Matthieu traverse le jardin zen du temple Kodaiji.
Lentement, il passe les bosquets touffus, il perçoit les reflets de la mousse humide dont les grosses pierres semblent se revêtir. Il laisse onduler son coeur aux mouvements légers que le râteau a su imprimer sur les fins graviers.
Parvenu au terme de ce chemin, il note l’absence d’issue et il scrute alors avec insistance les voies d’échappées possibles et ce n’est qu’après avoir brossé l’ensemble de son environnement direct qu’il renonce et rebrousse chemin.
Pendant quelques secondes, ses yeux sont frappés d’incompréhension : le chemin qu’il rebroussait, bien qu’il vienne de le traverser lentement et avec intention, il ne le connaît pas. Il ne s’agit pas des suites d’un jeu intellectuel consistant à la nouveauté redécouverte de tout ce que l’on envisage avec un esprit vierge d’a priori ou de représentation.
Ce qu’il voit, il ne l’a jamais vu, son angle de vue a pivoté et, bien que ses pas se déplacent dans l’exact tracé inverse du chemin parcouru, tout lui jaillit à la conscience, dans une fraîcheur incroyable.
Ainsi, l’homme de 40 ans cherche à poursuivre sa vie dans les mêmes directions que celles qui l’ont conduit à cet âge charnière.
Les choses de la vie et les mouvements qui les sous-tendent se chargeront rapidement de lui montrer à quel point ces efforts de prolongations sont une voie de souffrance.

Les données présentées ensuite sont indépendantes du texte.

$ cat config.mk
export PLATFORM = sky130hd
export DESIGN_NAME = scaled_trimmed_mean_filter
export DESIGN_NICKNAME = d
export VERILOG_FILES = /design/src/sv/stmf_pkg.sv /design/src/sv/stmf_div.sv /design/src/sv/scaled_trimmed_mean_filter.sv
export SDC_FILE = /design/constraint.sdc
export NUM_CORES = 2
export LEC_CHECK = 0
export BUFFER_PORTS_ARGS = -buffer_cell sky130_fd_sc_hd__buf_2
export CELL_PAD_IN_SITES_DETAIL_PLACEMENT = 0
export CELL_PAD_IN_SITES_GLOBAL_PLACEMENT = 1
export CORE_MARGIN = 2
export CORE_UTILIZATION = 45
export DETAILED_ROUTE_END_ITERATION = 16
export PLACE_DENSITY_LB_ADDON = 0.1
export RECOVER_POWER = 50
export SYNTH_ARGS = -nofsm -noshare
export SYNTH_HDL_FRONTEND = slang
export SYNTH_SLANG_ARGS = --single-unit
$ cat constraint.sdc
create_clock -name clk -period 6.91 [get_ports clk]
set_input_delay 0 -clock clk [delete_from_list [all_inputs] [get_ports clk]]
set_output_delay 0 -clock clk [all_outputs]
set_load 0.02 [all_outputs]
==> src/sv/ffe_pkg.sv <==
`timescale 1ns / 1ps
// ----------------------------------------------------------------------------
// ffe_pkg - framebuffer fill engine shared definitions
// Request/response payloads, register indexes, shape and pixel mode codes.
// ----------------------------------------------------------------------------
package ffe_pkg;

    localparam int CFG_DIM_W = 13;
    localparam int COORD_W   = 12;
    localparam int CFG_IDX_W = 2;
    localparam int MODE_W    = 3;
    localparam int NB_W      = 3;

    // configuration register indexes
    localparam logic [CFG_IDX_W-1:0] CFG_SCREEN_WIDTH  = 2'd0;
    localparam logic [CFG_IDX_W-1:0] CFG_SCREEN_HEIGHT = 2'd1;
    localparam logic [CFG_IDX_W-1:0] CFG_PIXEL_MODE    = 2'd2;
    localparam logic [CFG_IDX_W-1:0] CFG_FRAME_BASE    = 2'd3;

    localparam logic [CFG_DIM_W-1:0] SCREEN_WIDTH_RST  = 13'd640;
    localparam logic [CFG_DIM_W-1:0] SCREEN_HEIGHT_RST = 13'd480;
    localparam logic [MODE_W-1:0]    PIXEL_MODE_RST    = 3'd4;
    localparam logic [31:0]          FRAME_BASE_RST    = 32'd0;

    localparam logic ACT_START = 1'b0;
    localparam logic ACT_STEP  = 1'b1;

    localparam logic [1:0] SHAPE_HLINE = 2'd0;
    localparam logic [1:0] SHAPE_VLINE = 2'd1;
    localparam logic [1:0] SHAPE_RECT  = 2'd2;

    localparam logic [MODE_W-1:0] MODE_8BPP  = 3'd0;
    localparam logic [MODE_W-1:0] MODE_15BPP = 3'd1;
    localparam logic [MODE_W-1:0] MODE_16BPP = 3'd2;
    localparam logic [MODE_W-1:0] MODE_24BPP = 3'd3;
    localparam logic [MODE_W-1:0] MODE_32BPP = 3'd4;

    localparam logic [31:0] MASK_1B = 32'h0000_00FF;
    localparam logic [31:0] MASK_2B = 32'h0000_FFFF;
    localparam logic [31:0] MASK_3B = 32'h00FF_FFFF;
    localparam logic [31:0] MASK_4B = 32'hFFFF_FFFF;

    typedef struct packed {
        logic               action;
        logic [1:0]         shape;
        logic [COORD_W-1:0] left_col;
        logic [COORD_W-1:0] top_row;
        logic [COORD_W-1:0] right_col;
        logic [COORD_W-1:0] bottom_row;
        logic [31:0]        fill_value;
    } req_t;

    typedef struct packed {
        logic            write_valid;
        logic [31:0]     write_addr;
        logic [31:0]     write_data;
        logic [NB_W-1:0] byte_count;
        logic            done_res;
        logic            error;
    } rsp_t;

    // walk stage decision, carried to the address stage
    typedef struct packed {
        logic            write;
        logic            done;
        logic            error;
        logic [NB_W-1:0] nbytes;
        logic [31:0]     data;
    } pix_ctl_t;

    function automatic logic [NB_W-1:0] mode_bytes(input logic [MODE_W-1:0] mode);
        logic [NB_W-1:0] nb;
        case (mode)
            MODE_8BPP:  nb = 3'd1;
            MODE_15BPP: nb = 3'd2;
            MODE_16BPP: nb = 3'd2;
            MODE_24BPP: nb = 3'd3;
            MODE_32BPP: nb = 3'd4;
            default:    nb = 3'd0;
        endcase
        return nb;
    endfunction

    function automatic logic [31:0] byte_mask(input logic [NB_W-1:0] nb);
        logic [31:0] m;
        case (nb)
            3'd1:    m = MASK_1B;
            3'd2:    m = MASK_2B;
            3'd3:    m = MASK_3B;
            3'd4:    m = MASK_4B;
            default: m = 32'd0;
        endcase
        return m;
    endfunction

endpackage

==> src/sv/framebuffer_fill_engine_unit.sv <==
`timescale 1ns / 1ps
// ----------------------------------------------------------------------------
// framebuffer_fill_engine_unit - solid fill engine for a linear framebuffer
// Start requests load a line or rectangle; each step request returns one
// pixel write (or a done/error status).
// ----------------------------------------------------------------------------
// Every request returns exactly one response; a new request can be taken
// every cycle while the response side is ready. The three stages are the
// request register, the walk stage (span check, walk position and the
// row * width multiply, registered) and the address stage (byte scaling
// plus frame base, into the response register).
// Configuration writes take effect at once and are meant for when the
// engine has no requests in flight.
// ----------------------------------------------------------------------------
module framebuffer_fill_engine_unit #(
    parameter int MAX_DIM = 4096
) (
    input  logic                          clk,
    input  logic                          rst_n,
    input  logic                          cfg_we,
    input  logic [ffe_pkg::CFG_IDX_W-1:0] cfg_index,
    input  logic [31:0]                   cfg_wdata,
    input  logic                          req_valid,
    output logic                          req_ready,
    input  ffe_pkg::req_t                 req_data,
    output logic                          rsp_valid,
    input  logic                          rsp_ready,
    output ffe_pkg::rsp_t                 rsp_data
);

    localparam int DW    = ffe_pkg::CFG_DIM_W;
    localparam int LIM_W = $clog2(MAX_DIM + 1);
    localparam int IDX_W = LIM_W + ffe_pkg::COORD_W;
    localparam logic [DW-1:0] MAX_DIM_C = DW'(MAX_DIM);

    logic [DW-1:0]                 width_reg, height_reg;
    logic [ffe_pkg::MODE_W-1:0]    mode_reg;
    logic [31:0]                   base_reg;

    logic [LIM_W-1:0]              w_lim, h_lim;
    logic [ffe_pkg::NB_W-1:0]      nbytes;

    logic                          s1_valid_reg;
    ffe_pkg::req_t                 s1_item_reg;
    logic                          s2_valid_reg;
    ffe_pkg::pix_ctl_t             s2_ctl_reg;
    logic [IDX_W-1:0]              s2_idx_reg;
    logic                          rsp_valid_reg;
    ffe_pkg::rsp_t                 rsp_reg, rsp_next;

    ffe_pkg::pix_ctl_t             walk_ctl;
    logic [IDX_W-1:0]              walk_idx;

    logic s3_load, s2_move, s2_load, s1_move, s1_load;

    // ---------------- configuration ----------------
    always_ff @(posedge clk or negedge rst_n)
    begin
        if (!rst_n)
        begin
            width_reg  <= ffe_pkg::SCREEN_WIDTH_RST;
            height_reg <= ffe_pkg::SCREEN_HEIGHT_RST;
            mode_reg   <= ffe_pkg::PIXEL_MODE_RST;
            base_reg   <= ffe_pkg::FRAME_BASE_RST;
        end
        else if (cfg_we)
        begin
            case (cfg_index)
                ffe_pkg::CFG_SCREEN_WIDTH:  width_reg  <= cfg_wdata[DW-1:0];
                ffe_pkg::CFG_SCREEN_HEIGHT: height_reg <= cfg_wdata[DW-1:0];
                ffe_pkg::CFG_PIXEL_MODE:    mode_reg   <= cfg_wdata[ffe_pkg::MODE_W-1:0];
                ffe_pkg::CFG_FRAME_BASE:    base_reg   <= cfg_wdata;
                default: ;
            endcase
        end
    end

    assign w_lim  = LIM_W'((width_reg > MAX_DIM_C) ? MAX_DIM_C : width_reg);
    assign h_lim  = LIM_W'((height_reg > MAX_DIM_C) ? MAX_DIM_C : height_reg);
    assign nbytes = ffe_pkg::mode_bytes(mode_reg);

    // ---------------- pipeline flow ----------------
    assign s3_load   = !rsp_valid_reg || rsp_ready;
    assign s2_move   = s2_valid_reg && s3_load;
    assign s2_load   = !s2_valid_reg || s2_move;
    assign s1_move   = s1_valid_reg && s2_load;
    assign s1_load   = !s1_valid_reg || s1_move;
    assign req_ready = s1_load;

    always_ff @(posedge clk or negedge rst_n)
    begin
        if (!rst_n)
        begin
            s1_valid_reg  <= 1'b0;
            s2_valid_reg  <= 1'b0;
            rsp_valid_reg <= 1'b0;
        end
        else
        begin
            if (s1_load)
                s1_valid_reg <= req_valid;
            if (s2_load)
                s2_valid_reg <= s1_valid_reg;
            if (s3_load)
                rsp_valid_reg <= s2_valid_reg;
        end
    end

    // request register
    always_ff @(posedge clk)
    begin
        if (req_valid && s1_load)
            s1_item_reg <= req_data;
    end

    // ---------------- walk stage ----------------
    ffe_walk #(
        .LIM_W   (LIM_W)
    ) u_walk (
        .clk     (clk),
        .rst_n   (rst_n),
        .advance (s1_move),
        .item    (s1_item_reg),
        .w_lim   (w_lim),
        .h_lim   (h_lim),
        .nbytes  (nbytes),
        .ctl     (walk_ctl),
        .idx     (walk_idx)
    );

    always_ff @(posedge clk)
    begin
        if (s1_move)
        begin
            s2_ctl_reg <= walk_ctl;
            s2_idx_reg <= walk_idx;
        end
    end

    // ---------------- address stage ----------------
    always_comb
    begin
        logic [31:0] lin;
        logic [31:0] off;
        lin = 32'(s2_idx_reg);
        case (s2_ctl_reg.nbytes)
            3'd1:    off = lin;
            3'd2:    off = lin << 1;
            3'd3:    off = (lin << 1) + lin;
            3'd4:    off = lin << 2;
            default: off = 32'd0;
        endcase
        rsp_next             = '0;
        rsp_next.write_valid = s2_ctl_reg.write;
        rsp_next.done_res    = s2_ctl_reg.done;
        rsp_next.error       = s2_ctl_reg.error;
        if (s2_ctl_reg.write)
        begin
            rsp_next.write_addr = base_reg + off;
            rsp_next.write_data = s2_ctl_reg.data;
            rsp_next.byte_count = s2_ctl_reg.nbytes;
        end
    end

    always_ff @(posedge clk)
    begin
        if (s2_move)
            rsp_reg <= rsp_next;
    end

    assign rsp_valid = rsp_valid_reg;
    assign rsp_data  = rsp_reg;

endmodule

De gré ou de force, par son corps, il lui faudra plus ou moins rapidement renoncer. Tout surcroît d’acharnement le rétribuera de son ilôt de souffrance inextricablement lié.
L’homme rebroussera chemin et abordera cette dernière moitié de vie avec tristesse, lamentation et amertume.
Puisse-t-il avoir le même regard que celui qui parcourt le jardin zen en sens inverse pour en retrouver le point d’entrée. Puisse son cœur se délester suffisamment pour lui offrir l’émerveillement du retour.
Puissent ses yeux s’ouvrir à l’authentique nouveauté.